XML (eXtensible Markup Language) is a markup language and file format for storing, transmitting, and reconstructing arbitrary data.

Just like JSON, XML is not quite a format in itself, in that it doesn't define a schema. Rather other formats are defined as XML-based formats.

The "schema" of specific XML based formats are typically described in the documentation of that format or standard. However a format specific schema can also be formally described using XML Schemas. This article does not go deeply into these, but here are some notes on XML Schemas below.

XML was very successful and experienced a huge wave of adoption in the late 1990s and early 2000s, and it sometimes feels like most things were XML encoded one way or another at that time.

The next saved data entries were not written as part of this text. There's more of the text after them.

$ cat src/rtl/ak5394a_rate_sequencer_if.sv
// Rate-request channel between host control logic and the AK5394A sequencer.
// Latency: ready/reject are registered in the sequencer; a request fires on valid&ready.
// Backpressure: ready is low while a reset/calibration pass runs; requests then are dropped.
interface ak5394a_rate_sequencer_if;
  logic [1:0] rate_req;
  logic       rate_req_valid;
  logic       rate_req_ready;
  logic       req_reject;

  modport master (
    output rate_req,
    output rate_req_valid,
    input  rate_req_ready,
    input  req_reject
  );

  modport slave (
    input  rate_req,
    input  rate_req_valid,
    output rate_req_ready,
    output req_reject
  );
endinterface

$ cat src/rtl/ak5394a_rate_sequencer.sv
// AK5394A power-up, reset, rate-select and calibration sequencer on ADC_MCLK.
// Latency: all outputs registered; an accepted request drops ADC_RSTN on the next edge.
// Backpressure: rate_req_ready only in RUN/ERROR; other-state requests are ignored, not queued.
module ak5394a_rate_sequencer #(
  parameter logic [24:0] VREF_DELAY   = 25'hCE5000,
  parameter int unsigned RST_CYCLES   = 4,
  parameter int unsigned CAL_RISE_WIN = 1024,
  parameter logic [23:0] CAL_TIMEOUT  = 24'h100000
) (
  input  logic                      ADC_MCLK,
  input  logic                      reset,
  ak5394a_rate_sequencer_if.slave   req_if,
  input  logic                      ADC_CAL,
  output logic                      ADC_RSTN,
  output logic [1:0]                ADC_DFS,
  output logic                      adc_run,
  output logic                      cal_error,
  output logic [1:0]                rate_cur
);

  localparam logic [23:0] RST_LAST      = 24'(RST_CYCLES - 1);
  localparam logic [23:0] CAL_RISE_LAST = 24'(CAL_RISE_WIN - 1);
  localparam logic [23:0] CAL_TO_LAST   = CAL_TIMEOUT - 24'd1;

  typedef enum logic [2:0] {
    S_PWRUP,
    S_RST,
    S_CAL_RISE,
    S_CAL_FALL,
    S_RUN,
    S_ERROR
  } state_t;

  state_t      state_q, state_d;
  logic [24:0] pwr_cnt_q, pwr_cnt_d;
  logic [23:0] cnt_q, cnt_d;
  logic [1:0]  cal_sync_q, cal_sync_d;
  logic [1:0]  pend_rate_q, pend_rate_d;
  logic        adc_rstn_q, adc_rstn_d;
  logic [1:0]  adc_dfs_q, adc_dfs_d;
  logic        adc_run_q, adc_run_d;
  logic        cal_error_q, cal_error_d;
  logic        rdy_q, rdy_d;
  logic        reject_q, reject_d;

  logic        cal_s;
  logic        req_fire;
  logic        req_legal;
  logic [23:0] cnt_inc;

  // Next-state, counters and registered-output values
  always_comb begin
    cal_s       = cal_sync_q[1];
    req_fire    = req_if.rate_req_valid & rdy_q;
    req_legal   = (req_if.rate_req != 2'b11);
    cnt_inc     = (cnt_q == '1) ? cnt_q : cnt_q + 24'd1;

    state_d     = state_q;
    pwr_cnt_d   = pwr_cnt_q;
    cnt_d       = cnt_q;
    cal_sync_d  = {cal_sync_q[0], ADC_CAL};
    pend_rate_d = pend_rate_q;
    adc_dfs_d   = adc_dfs_q;
    reject_d    = 1'b0;

    case (state_q)
      // The cycle right after reset still shows RSTN low, so the counter equals the
      // number of RSTN-high cycles; leaving at VREF_DELAY gives the full settle time.
      S_PWRUP: begin
        if (pwr_cnt_q == VREF_DELAY) begin
          state_d = S_RST;
          cnt_d   = '0;
        end else if (pwr_cnt_q != '1) begin
          pwr_cnt_d = pwr_cnt_q + 25'd1;
        end
      end
      S_RST: begin
        if (cnt_q == RST_LAST) begin
          state_d = S_CAL_RISE;
          cnt_d   = '0;
        end else begin
          cnt_d = cnt_inc;
        end
      end
      S_CAL_RISE: begin
        if (cal_s) begin
          state_d = S_CAL_FALL;
          cnt_d   = '0;
        end else if (cnt_q == CAL_RISE_LAST) begin
          state_d = S_ERROR;
        end else begin
          cnt_d = cnt_inc;
        end
      end
      // No filtering: the first low synchronized sample ends calibration.
      S_CAL_FALL: begin
        if (!cal_s) begin
          state_d = S_RUN;
        end else if (cnt_q == CAL_TO_LAST) begin
          state_d = S_ERROR;
        end else begin
          cnt_d = cnt_inc;
        end
      end
      // Any legal rate, even the current one, reruns reset and calibration.
      S_RUN, S_ERROR: begin
        if (req_fire) begin
          if (req_legal) begin
            pend_rate_d = req_if.rate_req;
            state_d     = S_RST;
            cnt_d       = '0;
          end else begin
            reject_d = 1'b1;
          end
        end
      end
      default: begin
        state_d = S_PWRUP;
      end
    endcase

    // DFS loads only on the edge that pulls RSTN low, so it never moves while RSTN is high.
    if (state_d == S_RST && state_q != S_RST) begin
      adc_dfs_d = pend_rate_d;
    end

    // Outputs follow the next state so adc_run drops on the same edge RSTN falls.
    adc_rstn_d  = (state_d != S_RST);
    adc_run_d   = (state_d == S_RUN);
    cal_error_d = (state_d == S_ERROR);
    rdy_d       = (state_d == S_RUN) || (state_d == S_ERROR);
  end

  // State, counters, CAL synchronizer and registered outputs
  always_ff @(posedge ADC_MCLK or posedge reset) begin
    if (reset) begin
      state_q     <= S_PWRUP;
      pwr_cnt_q   <= '0;
      cnt_q       <= '0;
      cal_sync_q  <= '0;
      pend_rate_q <= 2'b00;
      adc_rstn_q  <= 1'b0;
      adc_dfs_q   <= 2'b00;
      adc_run_q   <= 1'b0;
      cal_error_q <= 1'b0;
      rdy_q       <= 1'b0;
      reject_q    <= 1'b0;
    end else begin
      state_q     <= state_d;
      pwr_cnt_q   <= pwr_cnt_d;
      cnt_q       <= cnt_d;
      cal_sync_q  <= cal_sync_d;
      pend_rate_q <= pend_rate_d;
      adc_rstn_q  <= adc_rstn_d;
      adc_dfs_q   <= adc_dfs_d;
      adc_run_q   <= adc_run_d;
      cal_error_q <= cal_error_d;
      rdy_q       <= rdy_d;
      reject_q    <= reject_d;
    end
  end

  assign ADC_RSTN              = adc_rstn_q;
  assign ADC_DFS               = adc_dfs_q;
  assign rate_cur              = adc_dfs_q;
  assign adc_run               = adc_run_q;
  assign cal_error             = cal_error_q;
  assign req_if.rate_req_ready = rdy_q;
  assign req_if.req_reject     = reject_q;

endmodule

However, XML is not a client friendly format, and it has largely fallen out of favor, being replaced (often by JSON) as the base syntax for new formats. While it is rare to see a new format today being based on XML, we still have a large number of XML-based data formats that remain in use, meaning that we still need to parse (and in some, more rare cases, generate) XML for a long time to come.

Converting between XML and JavaScript / JSON data structures

Arrays

Structurally, XML does not have a formal array type. A repetition of XML elements with the same tag name is typically converted into a JS array with that name, however when only a single element or no element with that tag is provided in an XML file, it is not possible for an XML parser to conclude that this is intended to be an array.

Tag Names

  • JavaScript prefers camelCase where XML favors PascalCase, so a simple conversion step can make the parsed data more natural to use in JS.
  • Namespaced tags complicate things in JavaScripts and it is often simplest to just strip XML namespaces from tags.

Converting between JavaScript / JSON and XML

Arrays

TBA

XML schemas

As XML is really just a lexical format without semantics, actual XML-based formats define the "schema" of the XML file. These schemas can optionally be formally defined by so called XML schemas (which are of course are also defined in XML).

Although it would seem to be appealing to be able to automatically generate parsers, typescript types and even JSON schema from XML schemas, this is not trivial.

In fact, XML schemas are not always practical to work with in JavaScript.

  • The XML schema definition is sophisticated and takes time to learn.
  • Schemas tend to get very verbose and can be in the megabytes.
  • Creating an XML schema from scratch is usually out of the question unless you have time to devote to this.
  • Even if you find high-quality XML schemas for the formats you are interested in, using them in order to implement small specific parsers quickly becomes overkill.

(Naturally, it could be a different story in server languages like Java, with extensive mature framework support for XML).